El poeta norteamericano Robert Creeley (1926-2005) anota en un ensayo autobiográfico que al principio estaba convencido de que «toda forma, todo ordenamiento de la realidad implicada, tenía que venir, de algún modo, de la condición misma de la experiencia que la exigía». He recordado esta formulación al contemplar las fotografías que Claudia Andujar (1931) les hizo durante décadas, desde 1970 hasta fechas recientes, a los pueblos indígenas de la selva amazónica, y en especial a la tribu de los Yanomami. La forma que se espera de una experiencia así sin duda es la crónica fotográfica, incluso la imagen antropológica. Nada más lejos de lo que veo en las piezas expuestas en las paredes de la fundación Mapfre. Filtros de colores estridentes, encuadres y enfoques subjetivos, inquietante iluminación, capturas de movimiento, dobles exposiciones sobre el mismo negativo. Creeley cuenta cómo el contacto con otros artistas le hizo «cambiar de opinión por completo» y le abrió paso hacia una manera de pensar el proceso artístico «que hizo de la cosa dicha y de la manera de decirla un hecho integral». Y esta —lo captado por la cámara y la manera de captarlo— es también la poética formal de Claudia Andujar en el magistral retrato de los Yanomami, una obra fotográfica integral en la que la experimentación formal de cada imagen posee el mismo valor que el asunto etnógrafo que retrata.
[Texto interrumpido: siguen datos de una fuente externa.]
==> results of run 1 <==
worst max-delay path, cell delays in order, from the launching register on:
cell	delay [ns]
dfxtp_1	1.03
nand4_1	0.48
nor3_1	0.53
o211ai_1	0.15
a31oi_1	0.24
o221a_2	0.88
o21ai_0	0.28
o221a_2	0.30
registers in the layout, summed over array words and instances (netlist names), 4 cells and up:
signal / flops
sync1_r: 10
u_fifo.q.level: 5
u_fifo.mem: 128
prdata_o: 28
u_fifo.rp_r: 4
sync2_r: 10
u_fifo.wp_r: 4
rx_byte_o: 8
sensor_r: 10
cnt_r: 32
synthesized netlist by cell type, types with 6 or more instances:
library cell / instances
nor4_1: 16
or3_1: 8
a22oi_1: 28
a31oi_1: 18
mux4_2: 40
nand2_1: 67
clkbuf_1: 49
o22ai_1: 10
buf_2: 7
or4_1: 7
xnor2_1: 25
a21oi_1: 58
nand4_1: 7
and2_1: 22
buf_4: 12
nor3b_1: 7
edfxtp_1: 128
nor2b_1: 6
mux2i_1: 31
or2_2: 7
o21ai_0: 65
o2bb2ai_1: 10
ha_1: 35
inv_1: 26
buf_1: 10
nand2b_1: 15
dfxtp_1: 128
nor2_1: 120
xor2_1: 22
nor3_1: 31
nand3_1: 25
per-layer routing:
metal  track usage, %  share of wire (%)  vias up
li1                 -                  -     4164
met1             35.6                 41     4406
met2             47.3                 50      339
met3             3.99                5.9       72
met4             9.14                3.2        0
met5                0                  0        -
         La estética que la fotógrafa suizo-brasileña llevó a los lugares más recónditos de la Amazonia era aquella con la que la generación joven que en los años 60 y 70 intentaba modificar desde sus raíces el orden de la visión establecida frente la realidad. De la misma generación que Creeley, que sus coetáneos Beat, el movimiento hippie y el arte pop. Lo que singulariza la obra de Andujar es que el peso del tema de sus imágenes, su impresionante valor etnográfico, adensó también el trabajo formal de experimentación fotográfica. Y al aumentar la intensidad de lo captado, la concepción integral del acto fotográfico implica que creciera en la misma medida el interés formal de la imagen: el lirismo de la ausencia de iluminación en el blanco y negro, la prodigiosa vitalidad en el color, la libertad de encuadres y enfoques, las veladuras, los contrastes... Contemplar este trabajo formal sobre el inquietante universo indígena resulta el motivo de admiración más relevante de la visita. O, mejor dicho, debería resultar, porque la exposición no solo presenta las piezas ya históricas, fruto de su convivencia artística con los Yanomami durante los años 60 y 70, sino la trayectoria de la fotógrafa y de su país de adopción hasta el presente.
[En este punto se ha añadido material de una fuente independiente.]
==> config.mk <==
export PLATFORM = sky130hd
export DESIGN_NAME = pfd_detector
export DESIGN_NICKNAME = d
export VERILOG_FILES = /design/src/pfd_vco_divider.v /design/src/pfd_detector.v
export VERILOG_INCLUDE_DIRS = /design/src /design/src/include
export SDC_FILE = /design/constraint.sdc
export NUM_CORES = 1
export LEC_CHECK = 0
export BUFFER_PORTS_ARGS = -buffer_cell sky130_fd_sc_hd__buf_2
export CORE_MARGIN = 5
export CORE_UTILIZATION = 48
export CTS_BUF_LIST = sky130_fd_sc_hd__clkbuf_16
export CTS_CLUSTER_SIZE = 40
export DETAILED_ROUTE_END_ITERATION = 6
export PLACE_DENSITY = 0.7
export SETUP_SLACK_MARGIN = 0.1
export SYNTH_ARGS = -nofsm -noshare
export SYNTH_HDL_FRONTEND = slang
export SYNTH_HIERARCHICAL = 1
export SYNTH_SLANG_ARGS = --single-unit
==> constraint.sdc <==
create_clock -name mclk -period 1.2 [get_ports mclk]
set_clock_uncertainty 0.15 [all_clocks]
set_input_delay 0.18 -clock mclk [delete_from_list [all_inputs] [get_ports mclk]]
set_output_delay 0.18 -clock mclk [all_outputs]
set_load 0.03 [all_outputs]
==> src/include/pfd_regs.vh <==
`ifndef PFD_REGS_VH
`define PFD_REGS_VH
// divide ratio from vco to detector
`define PFD_DIV_RATIO      256
`define PFD_DIV_WIDTH      8
// clock rate and lowest external reference
`define PFD_CLK_MHZ        100
`define PFD_REF_MIN_MHZ    2
`define PFD_VCO_MIN_MHZ    512
// longest reference period in clocks, rounded up
`define PFD_REF_MAX_CYC    ((`PFD_CLK_MHZ + `PFD_REF_MIN_MHZ - 1) / `PFD_REF_MIN_MHZ)
// pump encodings
`define PFD_PUMP_IDLE      2'h0
`define PFD_PUMP_UP        2'h1
`define PFD_PUMP_DN        2'h2
// output levels while reset is low
`define PFD_OSC_DRIVE_RST  1'b1
`define PFD_PUMP_OUT_RST   1'b0
`define PFD_PUMP_OE_N_RST  1'b1
`define PFD_QUIET_RST      1'b1
`endif

==> src/pfd_vco_divider.v <==
`timescale 1ns/1ns
`default_nettype none
`include "pfd_regs.vh"
module pfd_vco_divider #(
    parameter WIDTH = `PFD_DIV_WIDTH
) (
    input  wire mclk,
    input  wire reset_n,
    input  wire vco_rise,
    output reg  divided_vco_edge
);
    reg [WIDTH-1:0] count_q;

    // one pulse per 2**WIDTH vco rising edges
    always @(posedge mclk or negedge reset_n) begin
        if (!reset_n) begin
            count_q          <= {WIDTH{1'b0}};
            divided_vco_edge <= 1'b0;
        end else begin
            divided_vco_edge <= 1'b0;
            if (vco_rise) begin
                count_q <= count_q + {{(WIDTH-1){1'b0}}, 1'b1};
                if (count_q == {WIDTH{1'b1}}) begin
                    divided_vco_edge <= 1'b1;
                end
            end
        end
    end
endmodule // pfd_vco_divider
`default_nettype wire

==> src/pfd_detector.v <==
`timescale 1ns/1ns
`default_nettype none
`include "pfd_regs.vh"
module pfd_detector #(
    parameter DIV_WIDTH = `PFD_DIV_WIDTH
) (
    input  wire mclk,
    input  wire reset_n,
    input  wire reference_input_pin,
    input  wire vco_input_pin,
    output reg  oscillator_drive_pin,
    output reg  detector_pump_pin_out,
    output reg  detector_pump_pin_oe_n,
    output reg  lock_quiet
);
    // one synchroniser lane per pin
    localparam PIN_COUNT = 2;
    localparam REF_LANE  = 0;
    localparam VCO_LANE  = 1;

    // pump states, at most one direction at a time
    localparam [1:0] ST_IDLE = `PFD_PUMP_IDLE;
    localparam [1:0] ST_UP   = `PFD_PUMP_UP;
    localparam [1:0] ST_DN   = `PFD_PUMP_DN;

    // levels held while reset is low
    localparam OSC_DRIVE_RST = `PFD_OSC_DRIVE_RST;
    localparam PUMP_OUT_RST  = `PFD_PUMP_OUT_RST;
    localparam PUMP_OE_N_RST = `PFD_PUMP_OE_N_RST;
    localparam QUIET_RST     = `PFD_QUIET_RST;

    wire [PIN_COUNT-1:0] lane_pin;
    wire [PIN_COUNT-1:0] lane_level;
    wire [PIN_COUNT-1:0] lane_rise;
    wire                 reference_level;
    wire                 reference_edge;
    wire                 vco_rise;
    wire                 divided_vco_edge;
    wire                 edge_together;
    reg  [1:0]           pump_q;
    reg  [1:0]           pump_d;
    reg                  pump_out_d;
    reg                  pump_oe_n_d;
    reg                  quiet_d;
    reg                  osc_drive_d;

    // a rising edge is high now and low one sample ago
    function level_rose;
        input now_level;
        input last_level;
        begin
            level_rose = now_level & ~last_level;
        end
    endfunction

    // the pump drives the pin whenever it sources or sinks
    function pump_driving;
        input [1:0] state;
        begin
            pump_driving = (state == ST_UP) || (state == ST_DN);
        end
    endfunction

    // pin order inside the lanes
    assign lane_pin[REF_LANE] = reference_input_pin;
    assign lane_pin[VCO_LANE] = vco_input_pin;

    // two flip-flops per pin, a third for the edge; no enable anywhere
    genvar lane;
    generate
        for (lane = 0; lane < PIN_COUNT; lane = lane + 1) begin : g_lane
            reg s1_q;
            reg s2_q;
            reg prev_q;

            always @(posedge mclk or negedge reset_n) begin
                if (!reset_n) begin
                    s1_q   <= 1'b0;
                    s2_q   <= 1'b0;
                    prev_q <= 1'b0;
                end else begin
                    s1_q   <= lane_pin[lane];
                    s2_q   <= s1_q;
                    prev_q <= s2_q;
                end
            end

            assign lane_level[lane] = s2_q;
            assign lane_rise[lane]  = level_rose(s2_q, prev_q);
        end
    endgenerate

    assign reference_level = lane_level[REF_LANE];
    assign reference_edge  = lane_rise[REF_LANE];
    assign vco_rise        = lane_rise[VCO_LANE];
    assign edge_together   = reference_edge & divided_vco_edge;

    // prescaler ahead of the comparison
    pfd_vco_divider #(
        .WIDTH (DIV_WIDTH)
    ) u_div (
        .mclk             (mclk),
        .reset_n          (reset_n),
        .vco_rise         (vco_rise),
        .divided_vco_edge (divided_vco_edge)
    );

    // three-state detector: first edge opens a pulse, the other edge closes it
    always @* begin
        pump_d = pump_q;
        case (pump_q)
            ST_IDLE: begin
                if (edge_together) begin
                    pump_d = ST_IDLE;
                end else if (reference_edge) begin
                    pump_d = ST_UP;
                end else if (divided_vco_edge) begin
                    pump_d = ST_DN;
                end else begin
                    pump_d = ST_IDLE;
                end
            end
            ST_UP: begin
                if (divided_vco_edge) begin
                    pump_d = ST_IDLE;
                end else begin
                    pump_d = ST_UP;
                end
            end
            ST_DN: begin
                if (reference_edge) begin
                    pump_d = ST_IDLE;
                end else begin
                    pump_d = ST_DN;
                end
            end
            default: begin
                pump_d = ST_IDLE;
            end
        endcase
    end

    // pin level for the next state
    always @* begin
        pump_out_d = (pump_d == ST_UP);
    end

    // released whenever nothing is pending
    always @* begin
        pump_oe_n_d = ~pump_driving(pump_d);
    end

    always @* begin
        quiet_d = ~pump_driving(pump_d);
    end

    // inverted side of the reference buffer
    always @* begin
        osc_drive_d = ~reference_level;
    end

    always @(posedge mclk or negedge reset_n) begin
        if (!reset_n) begin
            pump_q <= ST_IDLE;
        end else begin
            pump_q <= pump_d;
        end
    end

    // every output straight from a flip-flop
    always @(posedge mclk or negedge reset_n) begin
        if (!reset_n) begin
            oscillator_drive_pin <= OSC_DRIVE_RST;
        end else begin
            oscillator_drive_pin <= osc_drive_d;
        end
    end

    always @(posedge mclk or negedge reset_n) begin
        if (!reset_n) begin
            detector_pump_pin_out <= PUMP_OUT_RST;
        end else begin
            detector_pump_pin_out <= pump_out_d;
        end
    end

    always @(posedge mclk or negedge reset_n) begin
        if (!reset_n) begin
            detector_pump_pin_oe_n <= PUMP_OE_N_RST;
        end else begin
            detector_pump_pin_oe_n <= pump_oe_n_d;
        end
    end

    always @(posedge mclk or negedge reset_n) begin
        if (!reset_n) begin
            lock_quiet <= QUIET_RST;
        end else begin
            lock_quiet <= quiet_d;
        end
    end
endmodule // pfd_detector
`default_nettype wire

==> flow_summary.rst, run 1 <==
.. list-table::
   :header-rows: 1

   * - Metric
     - Value
   * - Worst relative slew slack
     - 71.98%
   * - Power density normalized to cell area
     - 1811 nW/um^2
   * - Area overhead of the layout relative to synthesis
     - 40.03%
   * - Pin slew with the least headroom to its limit
     - 0.4203 ns
   * - Number of failing setup endpoints in the final timing report
     - 10
   * - Fin area
     - 1011 sq um
   * - Source-to-sink clock delay at the later pin of the worst-skew pair
     - 0.24 ns
   * - Reg-to-Reg End
     - u_div/count_q[1]
   * - Post-Syn Area
     - 721.9 sq um
   * - Static leakage power
     - 0.4862 nW
   * - Register cell area after layout
     - 503.0 sq um
   * - Final min period
     - 1.322 ns
   * - Core area
     - 1471 sq um
   * - Post-layout power
     - 1.831 mW
   * - Cells along the critical path
     - nor2b_4 -> buf_4 -> buf_6 -> mux2_2
   * - Reg power frac
     - 48.0%
   * - Core Rows
     - 14
   * - Pins over their slew limit
     - 0
   * - DR pass1 iterations
     - 3
   * - Number of global-route vias before repair
     - 460
   * - CTS HTree Levels
     - 1
   * - Global-route wire length before repair
     - 1.890 mm
   * - Worst-case hold path end point
     - g_lane[0].s2_q
   * - Placed instance area
     - 809.5 sq um
   * - Run status
     - finished with violations
   * - Syn_area_per_cell
     - 14.73 sq um
   * - Post-route core utilization
     - 68.71%
   * - Filler instances
     - 116
   * - Number of antenna violations at the first check in global routing
     - 0
   * - Die Width
     - 48.78 um
   * - Unrepaired setup endpoints after global routing
     - yes
   * - CP bufs+invs
     - 2
   * - Number of hold violations in the final report
     - 0
   * - Min-Delay Startpoint
     - g_lane[0].s1_q
   * - Sum of overflow across all layers after global routing
     - 0
   * - Critical Path End Type
     - register
   * - Starting density of the core
     - 49.06%
   * - Cell variety after synth
     - 17
   * - Area of combinational cells with multiple inputs
     - 221.5 sq um
   * - Reg2Reg Setup Slack
     - -0.12 ns
   * - Clock input transition at the sequential cells of the worst setup and hold paths
     - 0.05 ns
   * - Net switching power of the design
     - 0.4155 mW
   * - Synth warnings
     - 6
   * - CTS sink count
     - 20
   * - Worst path arrival time
     - 1.30 ns
   * - Floorplan die area
     - 2379 sq um
   * - Clock Tree Buf Depth
     - 2
   * - Via Count
     - 435
   * - Port Buffers
     - 7
   * - Worst path slowest cell
     - dfrtp_1
   * - RD Place Congestion
     - 0.6842
   * - Number of buffers inserted during clock tree synthesis
     - 3
   * - Startpoint kind of the worst setup timing path
     - register
   * - Hold path depth
     - 0
   * - Internal Dissipation
     - 1.415 mW
   * - Number of diodes
     - 0
   * - Max IR drop VDD
     - 0.001094 V
   * - Pin count of the biggest net entering global routing
     - 21
   * - Final worst-path setup slack
     - -0.1219 ns
   * - Synthesized flop and latch total
     - 20
   * - Path category of the worst min-delay check
     - reg2reg
   * - CTS tree
     - yes
   * - Relative contribution of combinational cells to total power
     - 16.4%
   * - Setup TNS Final
     - -0.4907 ns
   * - Switch share
     - 22.70%
   * - Period Utilization, post-route
     - 110.2%
   * - Share of total power in the clock network
     - 35.6%
   * - Share of layout cells above drive strength 1
     - 43.84%
   * - Worst setup path class
     - reg2reg
   * - Syn_nets
     - 55
   * - Cell chosen for the clock root
     - clkbuf_16
   * - Path depth of the worst reg2reg path
     - 4
   * - Critical path fanouts, max
     - 4
   * - Crit path max-delay family
     - flip-flops
   * - NumNets Final
     - 80
   * - Peak Freq
     - 0.7565 GHz
   * - DRC viols
     - 0
   * - MaxCap Viol Count
     - 0
   * - I/O Pins
     - 8
   * - Average wire per cell in the routed design
     - 12.31 um
   * - Number of standard cells after synthesis
     - 49
   * - Start of the worst register-to-register path
     - g_lane[1].s2_q
   * - Via density per instance
     - 4.888
   * - Sequential element share of the synthesized area
     - 69.67%
   * - All-Layer GR Usage
     - 10.34%
   * - Number of nets with antenna violations after detailed routing
     - 0
   * - Half-perimeter wire length of the detailed placement result
     - 652.6 um
   * - Critical path required time
     - 1.18 ns
   * - Violations in the final reports
     - negative setup slack
   * - Die boundary height
     - 48.78 um
   * - DRT Wirelength
     - 1.096 mm
   * - Max incr delay on CP
     - 0.36 ns
   * - Detailed router's first-iteration violation count
     - 4
-- flip-flops by register name, indices dropped and copies added, names as in the netlist --
name and cells:
detector_pump_pin_oe_n 1, detector_pump_pin_out 1, g_lane.prev_q 2, g_lane.s1_q 2, g_lane.s2_q 2, oscillator_drive_pin 1
pump_q 2, u_div/count_q 8, u_div/divided_vco_edge 1
-- cell type report --
| type | instances | area share (%) |
|---|---|---|
| inverters | 2 | 0.7426 |
| flip-flops and latches | 20 | 49.75 |
| clock inverters | 1 | 0.3713 |
| multi-input cells | 26 | 21.91 |
| clock buffers | 3 | 7.426 |
| well taps | 16 | 1.980 |
| repair buffers | 21 | 17.82 |
-- metal layers --
layer / global-route usage, % / wire, um
met5: 0 / 0
met4: 6.726 / 27
met3: 2.141 / 54
met2: 17.61 / 573
met1: 11.49 / 440
-- worst reg2reg max path, cell delays in order (launching register included) --
cell and delay (ns):
dfrtp_1 0.36, nor2b_4 0.18, buf_4 0.12, buf_6 0.08, mux2_2 0.31
-- power groups by stage --
stage	logic [mW]	clock network, mW	registers (mW)
floorplan	0.133	0	0.878
global placement	0.235	0	0.880
detailed placement	0.242	0	0.883
CTS	0.285	0.671	0.875
global route	0.326	0.715	0.892
finish	0.299	0.652	0.879
-- placed cells by master, fill, tap and decap left out, types with 3 or more instances in the layout --
master	netlist	routed
buf_2	0	3
buf_4	1	9
buf_6	0	6
clkbuf_16	0	3
dfrtp_1	18	18
dlygate4sd3_1	0	3
nand2_1	4	3
nand4_1	3	3
xnor2_1	4	4
xor2_1	3	3
-- Yosys cell counts --
cell	instances	area, sq um
nand4_1	3	18.77
inv_1	2	7.510
nand2_1	4	15.01
ha_1	2	25.02
o211a_1	1	10.01
buf_4	1	7.510
a211oi_2	1	12.51
nor2_1	3	11.26
mux2_2	1	11.26
nand2b_4	1	13.76
o211ai_1	1	7.510
xor2_1	3	26.28
dfrtp_1	18	450.4
dfstp_2	2	52.55
xnor2_1	4	35.03
nor2b_1	1	6.260
and3_4	1	11.26
-- metrics by stage --
step	setup slack (ns)	hold WS (ns)	cells
2_1_floorplan	-0.005567	-0.2656	49
3_3_place_gp	-0.02840	-0.01346	75
3_5_place_dp	-0.07071	-0.005766	75
4_1_cts	-0.07933	0.1990	86
5_1_grt	-0.1810	0.2028	89
6_report	-0.1219	0.2005	89
-- cell families after synthesis --
family,Yosys count,synth area share (%)
xor+xnor,7,8.492
flops,20,69.67
buf+inv,3,2.080
simple gates,13,10.57
mux,1,1.560
fa+ha+maj,2,3.466
compound gates,3,4.160
-- timing repair --
action                                  in CTS  in global routing
pin swaps                                    6                  5
setup buffers                                4                  3
endpoints found under the setup margin      12                 14
endpoints found under the hold margin       20                  0
hold buffers                                 3                  0
gates resized for setup                      9                  4
gates cloned                                 0                  0
-- how the worst max path moves through the flow --
stage                           startpoint          endpoint  slack [ns]  cells past startpoint
after floorplan           g_lane[1].prev_q  u_div/count_q[6]      -0.006                      4
after global placement      g_lane[1].s2_q  u_div/count_q[6]       -0.03                      4
after detailed placement  g_lane[1].prev_q  u_div/count_q[5]       -0.07                      4
after CTS                 g_lane[1].prev_q  u_div/count_q[7]       -0.08                      4
after global routing      g_lane[1].prev_q  u_div/count_q[5]       -0.18                      4
final                       g_lane[1].s2_q  u_div/count_q[1]       -0.12                      4
Note: power is estimated with default switching activity, not from simulation.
         Y es este presente y sus devastadoras presiones para incorporar la Amazonia a la civilización occidental el que impone sus argumentos sobre la concepción integral de la artista y obliga a regresar al punto de inicio, en el que las formas están condicionadas por las experiencias. Ante tal agresión de la vida indígena, la fotógrafa ha acabado convirtiéndose en un activista en defensa de los derechos del pueblo Yanomami. Quien supo captar las singularidades de su cultura milenaria se ha convertido ahora, muy a pesar suyo, en cronista de su decadencia. Hay dos fotografías que impacta ver reunidas en una misma sala, disparadas por una misma persona. En el plazo de su vida Claudia Andujar pudo mostrar tres yanomamis en plena selva, ataviados con su vestimenta tradicional, apenas un cordel atado a la cintura para fijar el pene y las pinturas y collares rituales, en cuerpos sanos y fibrosos.  Una fotografía de 1970 que resume siglos de una civilización propia. Otra placa, cuarenta años más tarde, muestra a los hijos de aquellos yanomamis con cuerpos y vestimentas que delatan solo marginalidad de otra civilización, la occidental. Una constatación que le da a la obra fotográfica de Claudia Andujar una dimensión que sin duda es la que más lamenta la autora, ser la última testigo de la desaparición de una civilización en manos de la zafiedad y de la codicia del presente.